Implement an alternative buffer path using direct memory importing

By importing guest memory directly onto the host GPU we can avoid many of the complexities that occur with memory tracking as well as the heavy performance overhead in some situations. Since it's still desired to support the traditional buffer method, as it's faster in some cases and more widely supported, most of the exposed buffer methods have been split into two variants with just a small amount of shared code. While in most cases the code is simpler, one area with more complexity is handling CPU accesses that need to be sequenced, since we don't have any place we can easily apply writes to on the GPFIFO thread that wont also impact the buffer on the GPU, to solve this, when the GPU is actively using a buffer's contents, an interval list is used to keep track of any GPFIO-written regions on the CPU and any CPU reads to them will instead be directed to a shadow of the buffer with just those writes applied.
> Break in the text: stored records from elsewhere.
<file path="src/design/clock_manager_pkg.sv">
// constants of the clock manager status and interrupt block
package clock_manager_pkg;
    localparam int unsigned ADDR_W = 6;
    localparam logic [5:0] IRQ_ENABLE_SET_OFS = 6'h00;
    localparam logic [5:0] IRQ_DISABLE_SET_OFS = 6'h04;
    localparam logic [5:0] CLOCK_STATUS_OFS = 6'h08;
    localparam logic [5:0] IRQ_MASK_VIEW_OFS = 6'h0c;
    localparam logic [5:0] OSC_CTRL_OFS = 6'h10;
    localparam logic [5:0] PLL_CONFIG_REG_OFS = 6'h14;
    localparam logic [5:0] MASTER_CTRL_OFS = 6'h18;
    localparam logic [5:0] PROG_ENABLE_OFS = 6'h1c;
    localparam logic [5:0] PROG_CTRL0_OFS = 6'h20;
    localparam logic [5:0] PROG_CTRL1_OFS = 6'h24;
    localparam logic [5:0] PROG_CTRL2_OFS = 6'h28;
    // status and interrupt bit positions
    localparam int unsigned OSC_STABLE_POS = 0;
    localparam int unsigned PLL_LOCK_POS = 2;
    localparam int unsigned MCK_READY_POS = 3;
    localparam int unsigned PROG_READY_LSB = 8;
    localparam int unsigned NUM_PROG = 3;
    localparam logic [31:0] EVENT_MASK = 32'h0000_070d;
    // oscillator control fields
    localparam int unsigned OSC_ENABLE_POS = 0;
    localparam int unsigned OSC_BYPASS_POS = 1;
    localparam int unsigned OSC_COUNT_LSB = 8;
    localparam int unsigned OSC_COUNT_W = 8;
    localparam int unsigned OSC_COUNT_SHIFT = 3;
    // pll settle field
    localparam int unsigned PLL_COUNT_LSB = 8;
    localparam int unsigned PLL_COUNT_W = 6;
    // clock control fields: source select and divisor select
    localparam int unsigned SRC_LSB = 0;
    localparam int unsigned DIV_LSB = 2;
    localparam int unsigned CTRL_W = 5;
    localparam logic [2:0] DIV_RESERVED = 3'h7;
    localparam logic [1:0] SRC_SLOW = 2'h0;
    localparam logic [1:0] SRC_MAIN = 2'h1;
    localparam logic [1:0] SRC_PLL = 2'h3;
    localparam logic [31:0] RESET_VALUE = 32'h0000_0000;
endpackage

</file>
<file path="src/design/clock_manager_status_irq.sv">
// clock manager status, interrupt mask and clock prescalers behind an avalon slave
//
// Chosen here: the Avalon-MM interface to the registers and the address map.
`timescale 1ns/1ps
module clock_manager_status_irq (
    input wire logic core_clk_i,
    input wire logic rst_n_i,
    input wire logic [5:0] avs_address_i,
    input wire logic avs_read_i,
    input wire logic avs_write_i,
    input wire logic [31:0] avs_writedata_i,
    input wire logic [3:0] avs_byteenable_i,
    output logic [31:0] avs_readdata_o,
    output logic avs_waitrequest_o,
    input wire logic slow_clk_i,
    output logic irq_o,
    output logic mck_tick_o,
    output logic [2:0] prog_clk_tick_o
);
    localparam int unsigned NCLK = clock_manager_pkg::NUM_PROG + 1;
    localparam int unsigned OSC_CNT_W = clock_manager_pkg::OSC_COUNT_W + clock_manager_pkg::OSC_COUNT_SHIFT;
    localparam int unsigned PLL_CNT_W = clock_manager_pkg::PLL_COUNT_W;

    typedef enum logic [1:0] {osc_off, osc_wait, osc_up} osc_state_e;

    function automatic logic [31:0] lane_mask(input logic [3:0] be);
        lane_mask = {{8{be[3]}}, {8{be[2]}}, {8{be[1]}}, {8{be[0]}}};
    endfunction

    // last count of a divide by 2**code; reserved code never hits
    function automatic logic div_hit(input logic [5:0] cnt, input logic [2:0] code);
        logic [5:0] last;
        last = 6'((7'h01 << code) - 7'h01);
        div_hit = (code != clock_manager_pkg::DIV_RESERVED) && (cnt == last);
    endfunction

    // bus slave: one wait cycle, then a single cycle with waitrequest low
    logic wait_q, wait_d;
    logic [31:0] rdata_q, rdata_d;
    logic wr_acc, rd_cap;
    logic [31:0] wmask;
    assign wr_acc = avs_write_i && !wait_q;
    assign rd_cap = avs_read_i && wait_q;
    assign wmask = avs_writedata_i & lane_mask(avs_byteenable_i);

    // configuration state
    logic [31:0] osc_ctrl_q, osc_ctrl_d;
    logic [31:0] pll_cfg_q, pll_cfg_d;
    logic [clock_manager_pkg::CTRL_W-1:0] clk_ctrl_q [NCLK], clk_ctrl_d [NCLK];
    logic [NCLK-1:0] cfg_wr;
    logic [2:0] prog_en_q, prog_en_d;
    logic [31:0] irq_en_q, irq_en_d;
    logic pll_wr;

    // slow clock pin synchroniser
    logic slow_meta_q, slow_sync_q, slow_prev_q, slow_tick;
    assign slow_tick = slow_sync_q && !slow_prev_q;

    // oscillator, pll and divider state
    osc_state_e osc_q, osc_d;
    logic [OSC_CNT_W-1:0] osc_cnt_q, osc_cnt_d;
    logic [clock_manager_pkg::PLL_COUNT_W-1:0] pll_cnt_q, pll_cnt_d;
    logic pll_busy_q, pll_busy_d, lock_q, lock_d;
    logic [5:0] div_cnt_q [NCLK], div_cnt_d [NCLK];
    logic [NCLK-1:0] tick_q, tick_d, ready_q, ready_d, run;
    logic irq_q, irq_d;
    logic [31:0] status;
    // master clock is always enabled; programmable clocks run on their enable bits
    logic [NCLK-1:0] clk_en;
    assign clk_en = {prog_en_q, 1'b1};

    always_comb begin
        status = clock_manager_pkg::RESET_VALUE;
        status[clock_manager_pkg::OSC_STABLE_POS] = (osc_q == osc_up);
        status[clock_manager_pkg::PLL_LOCK_POS] = lock_q;
        status[clock_manager_pkg::MCK_READY_POS] = ready_q[0];
        status[clock_manager_pkg::PROG_READY_LSB +: 3] = ready_q[NCLK-1:1];
    end

    always_comb begin
        wait_d = !(wait_q && (avs_read_i || avs_write_i));
        rdata_d = rdata_q;
        if (rd_cap) begin
            if (avs_address_i == clock_manager_pkg::CLOCK_STATUS_OFS) begin
                rdata_d = status;
            end else if (avs_address_i == clock_manager_pkg::IRQ_MASK_VIEW_OFS) begin
                rdata_d = ~irq_en_q & clock_manager_pkg::EVENT_MASK;
            end else if (avs_address_i == clock_manager_pkg::OSC_CTRL_OFS) begin
                rdata_d = osc_ctrl_q;
            end else if (avs_address_i == clock_manager_pkg::PLL_CONFIG_REG_OFS) begin
                rdata_d = pll_cfg_q;
            end else if (avs_address_i == clock_manager_pkg::MASTER_CTRL_OFS) begin
                rdata_d = 32'(clk_ctrl_q[0]);
            end else if (avs_address_i == clock_manager_pkg::PROG_ENABLE_OFS) begin
                rdata_d = 32'(prog_en_q);
            end else if (avs_address_i == clock_manager_pkg::PROG_CTRL0_OFS) begin
                rdata_d = 32'(clk_ctrl_q[1]);
            end else if (avs_address_i == clock_manager_pkg::PROG_CTRL1_OFS) begin
                rdata_d = 32'(clk_ctrl_q[2]);
            end else if (avs_address_i == clock_manager_pkg::PROG_CTRL2_OFS) begin
                rdata_d = 32'(clk_ctrl_q[3]);
            end else begin
                rdata_d = 32'h0000_0000;
            end
        end
    end

    always_ff @(posedge core_clk_i) begin
        if (!rst_n_i) begin
            wait_q <= 1'b1;
            rdata_q <= 32'h0000_0000;
        end else begin
            wait_q <= wait_d;
            rdata_q <= rdata_d;
        end
    end

    // register writes take effect at the edge where waitrequest is low
    always_comb begin
        osc_ctrl_d = osc_ctrl_q;
        pll_cfg_d = pll_cfg_q;
        prog_en_d = prog_en_q;
        irq_en_d = irq_en_q;
        clk_ctrl_d = clk_ctrl_q;
        cfg_wr = '0;
        pll_wr = 1'b0;
        if (wr_acc) begin
            if (avs_address_i == clock_manager_pkg::IRQ_ENABLE_SET_OFS) begin
                irq_en_d = irq_en_q | (wmask & clock_manager_pkg::EVENT_MASK);
            end else if (avs_address_i == clock_manager_pkg::IRQ_DISABLE_SET_OFS) begin
                irq_en_d = irq_en_q & ~wmask;
            end else if (avs_address_i == clock_manager_pkg::OSC_CTRL_OFS) begin
                osc_ctrl_d = (osc_ctrl_q & ~lane_mask(avs_byteenable_i)) | (wmask & 32'h0000_ff03);
            end else if (avs_address_i == clock_manager_pkg::PLL_CONFIG_REG_OFS) begin
                pll_cfg_d = (pll_cfg_q & ~lane_mask(avs_byteenable_i)) | (wmask & 32'h0000_3f00);
                pll_wr = 1'b1;
            end else if (avs_address_i == clock_manager_pkg::MASTER_CTRL_OFS && avs_byteenable_i[0]) begin
                clk_ctrl_d[0] = avs_writedata_i[clock_manager_pkg::CTRL_W-1:0];
                cfg_wr[0] = 1'b1;
            end else if (avs_address_i == clock_manager_pkg::PROG_ENABLE_OFS && avs_byteenable_i[0]) begin
                prog_en_d = avs_writedata_i[2:0];
            end else if (avs_address_i == clock_manager_pkg::PROG_CTRL0_OFS && avs_byteenable_i[0]) begin
                clk_ctrl_d[1] = avs_writedata_i[clock_manager_pkg::CTRL_W-1:0];
                cfg_wr[1] = 1'b1;
            end else if (avs_address_i == clock_manager_pkg::PROG_CTRL1_OFS && avs_byteenable_i[0]) begin
                clk_ctrl_d[2] = avs_writedata_i[clock_manager_pkg::CTRL_W-1:0];
                cfg_wr[2] = 1'b1;
            end else if (avs_address_i == clock_manager_pkg::PROG_CTRL2_OFS && avs_byteenable_i[0]) begin
                clk_ctrl_d[3] = avs_writedata_i[clock_manager_pkg::CTRL_W-1:0];
                cfg_wr[3] = 1'b1;
            end
        end
    end

    always_ff @(posedge core_clk_i) begin
        if (!rst_n_i) begin
            osc_ctrl_q <= 32'h0000_0000;
            pll_cfg_q <= 32'h0000_0000;
            prog_en_q <= 3'h0;
            irq_en_q <= 32'h0000_0000;
            for (int i = 0; i < NCLK; i++) begin
                clk_ctrl_q[i] <= '0;
            end
        end else begin
            osc_ctrl_q <= osc_ctrl_d;
            pll_cfg_q <= pll_cfg_d;
            prog_en_q <= prog_en_d;
            irq_en_q <= irq_en_d;
            clk_ctrl_q <= clk_ctrl_d;
        end
    end

    always_ff @(posedge core_clk_i) begin
        if (!rst_n_i) begin
            slow_meta_q <= 1'b0;
            slow_sync_q <= 1'b0;
            slow_prev_q <= 1'b0;
        end else begin
            slow_meta_q <= slow_clk_i;
            slow_sync_q <= slow_meta_q;
            slow_prev_q <= slow_sync_q;
        end
    end

    // oscillator start-up and pll settle counters
    always_comb begin
        osc_d = osc_q;
        osc_cnt_d = osc_cnt_q;
        pll_cnt_d = pll_cnt_q;
        pll_busy_d = pll_busy_q;
        lock_d = lock_q;
        if (osc_ctrl_q[clock_manager_pkg::OSC_BYPASS_POS]) begin
            osc_d = osc_up;
        end else if (!osc_ctrl_q[clock_manager_pkg::OSC_ENABLE_POS]) begin
            osc_d = osc_off;
        end else begin
            case (osc_q)
                osc_off: begin
                    osc_d = osc_wait;
                    osc_cnt_d = {osc_ctrl_q[clock_manager_pkg::OSC_COUNT_LSB +: clock_manager_pkg::OSC_COUNT_W],
                                 3'h0};
                end
                osc_wait: begin
                    if (osc_cnt_q == '0) begin
                        osc_d = osc_up;
                    end else if (slow_tick) begin
                        osc_cnt_d = osc_cnt_q - OSC_CNT_W'(1);
                    end
                end
                default: begin
                    osc_d = osc_up;
                end
            endcase
        end
        if (pll_wr) begin
            lock_d = 1'b0;
            pll_busy_d = 1'b1;
            pll_cnt_d = avs_writedata_i[clock_manager_pkg::PLL_COUNT_LSB +: clock_manager_pkg::PLL_COUNT_W];
        end else if (pll_busy_q) begin
            if (pll_cnt_q == '0) begin
                lock_d = 1'b1;
                pll_busy_d = 1'b0;
            end else if (slow_tick) begin
                pll_cnt_d = pll_cnt_q - PLL_CNT_W'(1);
            end
        end
    end

    always_ff @(posedge core_clk_i) begin
        if (!rst_n_i) begin
            osc_q <= osc_off;
            osc_cnt_q <= '0;
            pll_cnt_q <= '0;
            pll_busy_q <= 1'b0;
            lock_q <= 1'b0;
        end else begin
            osc_q <= osc_d;
            osc_cnt_q <= osc_cnt_d;
            pll_cnt_q <= pll_cnt_d;
            pll_busy_q <= pll_busy_d;
            lock_q <= lock_d;
        end
    end

    // index 0 is the master clock, 1 to 3 the programmable clocks
    always_comb begin
        div_cnt_d = div_cnt_q;
        tick_d = '0;
        ready_d = ready_q;
        for (int i = 0; i < NCLK; i++) begin
            logic [1:0] src;
            logic [2:0] code;
            src = clk_ctrl_q[i][clock_manager_pkg::SRC_LSB +: 2];
            code = clk_ctrl_q[i][clock_manager_pkg::DIV_LSB +: 3];
            run[i] = clk_en[i];
            case (src)
                clock_manager_pkg::SRC_SLOW: run[i] = run[i] && slow_tick;
                clock_manager_pkg::SRC_MAIN: run[i] = run[i] && (osc_q == osc_up);
                clock_manager_pkg::SRC_PLL: run[i] = run[i] && lock_q;
                default: run[i] = 1'b0;
            endcase
            if (cfg_wr[i] || !clk_en[i]) begin
                div_cnt_d[i] = 6'h00;
                ready_d[i] = 1'b0;
            end else if (run[i]) begin
                if (div_hit(div_cnt_q[i], code)) begin
                    div_cnt_d[i] = 6'h00;
                    tick_d[i] = 1'b1;
                    ready_d[i] = 1'b1;
                end else begin
                    div_cnt_d[i] = div_cnt_q[i] + 6'h01;
                end
            end
        end
        irq_d = |(status & irq_en_q);
    end

    always_ff @(posedge core_clk_i) begin
        if (!rst_n_i) begin
            tick_q <= '0;
            ready_q <= '0;
            irq_q <= 1'b0;
            for (int i = 0; i < NCLK; i++) begin
                div_cnt_q[i] <= 6'h00;
            end
        end else begin
            tick_q <= tick_d;
            ready_q <= ready_d;
            irq_q <= irq_d;
            div_cnt_q <= div_cnt_d;
        end
    end

    assign avs_readdata_o = rdata_q;
    assign avs_waitrequest_o = wait_q;
    assign irq_o = irq_q;
    assign mck_tick_o = tick_q[0];
    assign prog_clk_tick_o = tick_q[NCLK-1:1];
endmodule

</file>
<file path="config.mk">
export PLATFORM = sky130hd
export DESIGN_NAME = clock_manager_status_irq
export DESIGN_NICKNAME = d
export VERILOG_FILES = /design/src/design/clock_manager_pkg.sv /design/src/design/clock_manager_status_irq.sv
export SDC_FILE = /design/constraint.sdc
export NUM_CORES = 1
export LEC_CHECK = 0
export BUFFER_PORTS_ARGS = -buffer_cell sky130_fd_sc_hd__buf_2
export CAP_MARGIN = 10
export CORE_ASPECT_RATIO = 1.75
export CORE_MARGIN = 3
export CORE_UTILIZATION = 35
export CTS_BUF_LIST = sky130_fd_sc_hd__clkbuf_8
export CTS_CLUSTER_DIAMETER = 80
export DETAILED_ROUTE_END_ITERATION = 8
export MAX_ROUTING_LAYER = met4
export SYNTH_ARGS = -nofsm -noshare
export SYNTH_HDL_FRONTEND = slang
export SYNTH_SLANG_ARGS = --single-unit
</file>
<file path="constraint.sdc">
create_clock -name core_clk_i -period 5.5 [get_ports core_clk_i]
set_input_delay 1.1 -clock core_clk_i [delete_from_list [all_inputs] [get_ports core_clk_i]]
set_output_delay 1.1 -clock core_clk_i [all_outputs]
set_load 0.05 [all_outputs]
</file>
==> results.yml <==
status:
  status: "finished clean"
pwr:
  p_leak_nw: 3.48
  switching_share_pct: 25.8
  power.switching_uw: 637
  p_clk_share_pct: 37.7
  seqPwrFrac_pct: 54.8
  power.total_mw: 2.46
  p_int_mw: 1.83
  peakVddDrop_mv: 0.205
  power_density_nw_per_um2: 267
  power_frac_comb_pct: 7.5
synth:
  yosysMostFrequentCell: "dfxtp_1"
  synth_area_leaders: "dfxtp_1 (44%), nand2_1 (5.3%), a21oi_1 (4.3%)"
  async_flop_share_pct: 0
  synthesis.area_um2: 8350
  synthCells: 997
  ys_ff_latch: 183
  ys_seq_area_share_pct: 43.9
  synthFlopType: "dfxtp_1"
  synth_commonest_cells: "dfxtp_1 (183), nand2_1 (117), nor2_1 (90), a21oi_1 (71), nand3_1 (56)"
  yosysTopAreaCell: "dfxtp_1"
  synth-edff-count: 0
  synth_top_cell_area_share_pct: 43.9
  syn_nets: 1055
  synth_warnings: 0
  avgSynthCellArea_um2: 8.38
  yosysUniqueCellTypes: 73
timing:
  slew_violations: 0
  fin_crit_sh_pct: 57.8
  layout_min_cycle_time_ps: 3180
  setup_viol: 0
  hold_slack_ps: 445
  hold_viol: 0
  tightest_slew_ps: 992
  fin_skew_ps: 12.7
  max_slew_margin_pct: 33.9
  grt_setup_unrepaired: "no"
  tns_ps: 0
  fmax_mhz: 314
  layout_setup_ws_ps: 2320
place:
  dp.final_hpwl_mm: 15.3
  globalplace.congestion: 0.865
  place_area_um2: 8830
  dp_worst_setup_slack_ps: 1870
  dp.cells: 1310
  io_buffers: 65
worst_setup_path:
  critical_path_arrival_ps: 3550
  cp_top_family: "buffers and inverters"
  crit_slowest_cell: "nor3_4"
  crit_path_end_kind: "flop"
  crit_fanout: 26
  slowest_delay_ps: 730
  cp-start-kind: "input port"
  path_cells: "buf_2 -> inv_1 -> nor3_4 -> buf_4 -> a31oi_1 -> and2_1"
  worstSetupPathType: "in2reg"
  crit_required_ps: 5870
  path_buf_inv: 3
floorplan:
  die_y_um: 210
  initial_core_util_pct: 35.7
  dieWidth_um: 123
  num_rows: 74
  core_area_um2: 23400
  fp.dieArea_um2: 25800
  pin_count: 85
route:
  wl_per_cell_um: 16.2
  wl_mm: 21.8
  avgViaCountPerCell: 5.42
  drc: 0
  drt_iter0_markers: 395
  vias: 7262
  ant_nets: 0
  drt_first_pass_iters: 5
cts:
  clock_path_buffers: 2
  root_buffer: "clkbuf_8"
  htree_num_levels: 4
  postCtsHoldBufs: 0
  cts_buffers: 17
  clkTransAtPathRegs_ps: 90
  cts_tree: "done"
  cts_resized: 0
  post_cts_buffers: 0
  cts_num_sinks: 183
  clock_latency_ps: 470
global_routing:
  grt_antenna_before_repair: 1
  grt_max_degree: 42
  grt_use_total_pct: 17.7
  grt_pass1_vias: 7009
  grt_pass1_wl_mm: 35.5
  overflow: 0
layout:
  areaGrowthSynthToFinish_pct: 10.4
  fin_util_pct: 39.4
  fin_cells: 1340
  nets: 1083
  drive_gt1_share_pct: 12.6
  final_cell_area_um2: 9220
hold_path:
  hold_class: "reg2reg"
job:
  max_cap_viol_count: 0
-- routing by layer --
metal  vias to the layer above  share of wire, %  GRT usage (%)
met1                      3390                41           19.7
met2                       186                51           30.6
met4                         0               3.5           7.50
met3                        51               4.4           3.28
met5                         -                 0              -
li1                       3635                 -              -
-- power groups by stage --
stage / logic (mW) / registers [mW] / clock network, mW
2_1_floorplan: 0.0773 / 1.43 / 0
6_report: 0.186 / 1.35 / 0.929
3_5_place_dp: 0.186 / 1.38 / 0
5_1_grt: 0.201 / 1.35 / 1.01
4_1_cts: 0.187 / 1.35 / 0.956
3_3_place_gp: 0.185 / 1.38 / 0
-- area by class of cell --
cell class / instances / area (um2)
fillers: 2404 / 14200
multi-input cells: 729 / 4310
flip-flops and latches: 183 / 3660
repair buffers: 75 / 400
well taps: 304 / 380
clock buffers: 17 / 234
clock inverters: 12 / 155
inverters: 19 / 73.8
diodes: 1 / 2.50
-- layout by cell type, fill, tap and decap left out, types with 4 or more instances in the layout --
master / Yosys / layout
a211oi_1: 10 / 10
a21oi_1: 71 / 71
a221oi_1: 28 / 28
a222oi_1: 4 / 4
a22oi_1: 5 / 5
a311oi_1: 6 / 6
a31oi_1: 20 / 20
and2_1: 49 / 49
and3_1: 13 / 13
buf_2: 11 / 65
buf_4: 0 / 10
clkbuf_8: 2 / 17
dfxtp_1: 183 / 183
ha_1: 11 / 11
inv_1: 16 / 17
mux2i_1: 21 / 21
nand2_1: 117 / 117
nand2b_1: 10 / 10
nand3_1: 56 / 56
nand3b_1: 6 / 6
nand4_1: 5 / 5
nor2_1: 90 / 90
nor2b_1: 9 / 9
nor3_1: 48 / 48
nor3_2: 4 / 4
nor3b_1: 9 / 9
nor4_1: 6 / 6
o211ai_1: 9 / 9
o21ai_0: 36 / 36
o31ai_1: 4 / 4
or3_1: 9 / 9
or4_1: 5 / 5
xnor2_1: 11 / 11
xor2_1: 5 / 5
-- logic make-up (layout without fill, tap and decap cells) --
logic type	count (synthesis)	after routing	synth area share, %
compound gates	224	224	18.0
flops	183	183	43.9
other cells	0	1	0
buf+inv	85	123	4.54
fa+ha+maj	11	11	1.65
simple gates	457	457	27.8
xor+xnor	16	16	1.68
mux	21	21	2.52
-- final timing paths --
path / start / end / slack [ps] / depth (start not counted)
worst max-delay path: avs_address_i[2] / pll_cfg_q[21]$_SDFFE_PN0P_ / 2320 / 6
worst min-delay path: slow_meta_q$_SDFF_PN0_ / slow_sync_q$_SDFF_PN0_ / 450 / 1
worst max register to register: clk_ctrl_q[4]$_SDFFE_PN0P_ / div_cnt_q[1]$_SDFFE_PP0P_ / 2500 / 7
worst min register to register: slow_meta_q$_SDFF_PN0_ / slow_sync_q$_SDFF_PN0_ / 450 / 1
-- worst reg2reg max path: cells and delay by family, from the launching register on --
kind            cells  cell delay, ps
simple gates        2             700
fa+ha+maj           1             260
xor+xnor            1             280
compound gates      3            1170
flops               1             450
No activity file was read; power rests on OpenSTA's default activity.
Once the GPU has finished using buffer contents the shadow can then be removed as all writes will have been done by the GPU. The main caveat of this is that it requires tying host sync to guest sync, this can reduce performance in games which double buffer command buffers as it prevents us from fully saturating the CPU with the GPFIFO thread.
2025-07-17 08:46:39 +00:00 · 2022-12-27 18:21:58 +00:00
parent b3f7e990cc
commit 3d31ade35f
9 changed files with 481 additions and 152 deletions
--- a/app/src/main/cpp/skyline/gpu/buffer.h
+++ b/app/src/main/cpp/skyline/gpu/buffer.h
@ -18,7 +18,6 @@ namespace skyline::gpu {
    class BufferManager;
    class BufferDelegate;

-
    /**
     * @brief Represents a bound Vulkan buffer that can be used for state updates
     */
@ -45,20 +44,34 @@ namespace skyline::gpu {
        GPU &gpu;
        RecursiveSpinLock mutex; //!< Synchronizes any mutations to the buffer or its backing
        std::atomic<ContextTag> tag{}; //!< The tag associated with the last lock call
-        memory::Buffer backing;
        std::optional<GuestBuffer> guest;
        std::shared_ptr<FenceCycle> cycle{}; //!< A fence cycle for when any host operation mutating the buffer has completed, it must be waited on prior to any mutations to the backing
        size_t id;
+        bool isDirect{}; //!< Indicates if a buffer is directly mapped from the guest
+
+        /**
+         * @brief Interval struct used to track which part of the buffer should be accessed through the shadow
+         */
+        struct WriteTrackingInterval {
+            size_t offset;
+            size_t end;
+        };
+        std::vector<WriteTrackingInterval> directTrackedWrites; //!< (Direct) A vector of write tracking intervals for the buffer, this is used to determine when to read from `directTrackedShadow`
+        std::vector<u8> directTrackedShadow; //!< (Direct) Temporary mirror used to track any CPU-side writes to the buffer while it's being read by the GPU
+        bool directTrackedShadowActive{}; //!< (Direct) If `directTrackedShadow` is currently being used to track writes

        span<u8> mirror{}; //!< A contiguous mirror of all the guest mappings to allow linear access on the CPU
-        span<u8> alignedMirror{}; //!< The mirror mapping aligned to page size to reflect the full mapping
-        std::optional<nce::NCE::TrapHandle> trapHandle{}; //!< The handle of the traps for the guest mappings
+        std::optional<memory::Buffer> backing;
+        std::optional<memory::ImportedBuffer> directBacking;
+
+        std::optional<nce::NCE::TrapHandle> trapHandle{}; //!< (Staged) The handle of the traps for the guest mappings

        enum class DirtyState {
            Clean, //!< The CPU mappings are in sync with the GPU buffer
            CpuDirty, //!< The CPU mappings have been modified but the GPU buffer is not up to date
            GpuDirty, //!< The GPU buffer has been modified but the CPU mappings have not been updated
-        } dirtyState{DirtyState::CpuDirty}; //!< The state of the CPU mappings with respect to the GPU buffer
+        } dirtyState{DirtyState::CpuDirty}; //!< (Staged) The state of the CPU mappings with respect to the GPU buffer
+        bool directGpuWritesActive{}; //!< (Direct) If the current/next GPU exection is writing to the buffer (basically GPU dirty)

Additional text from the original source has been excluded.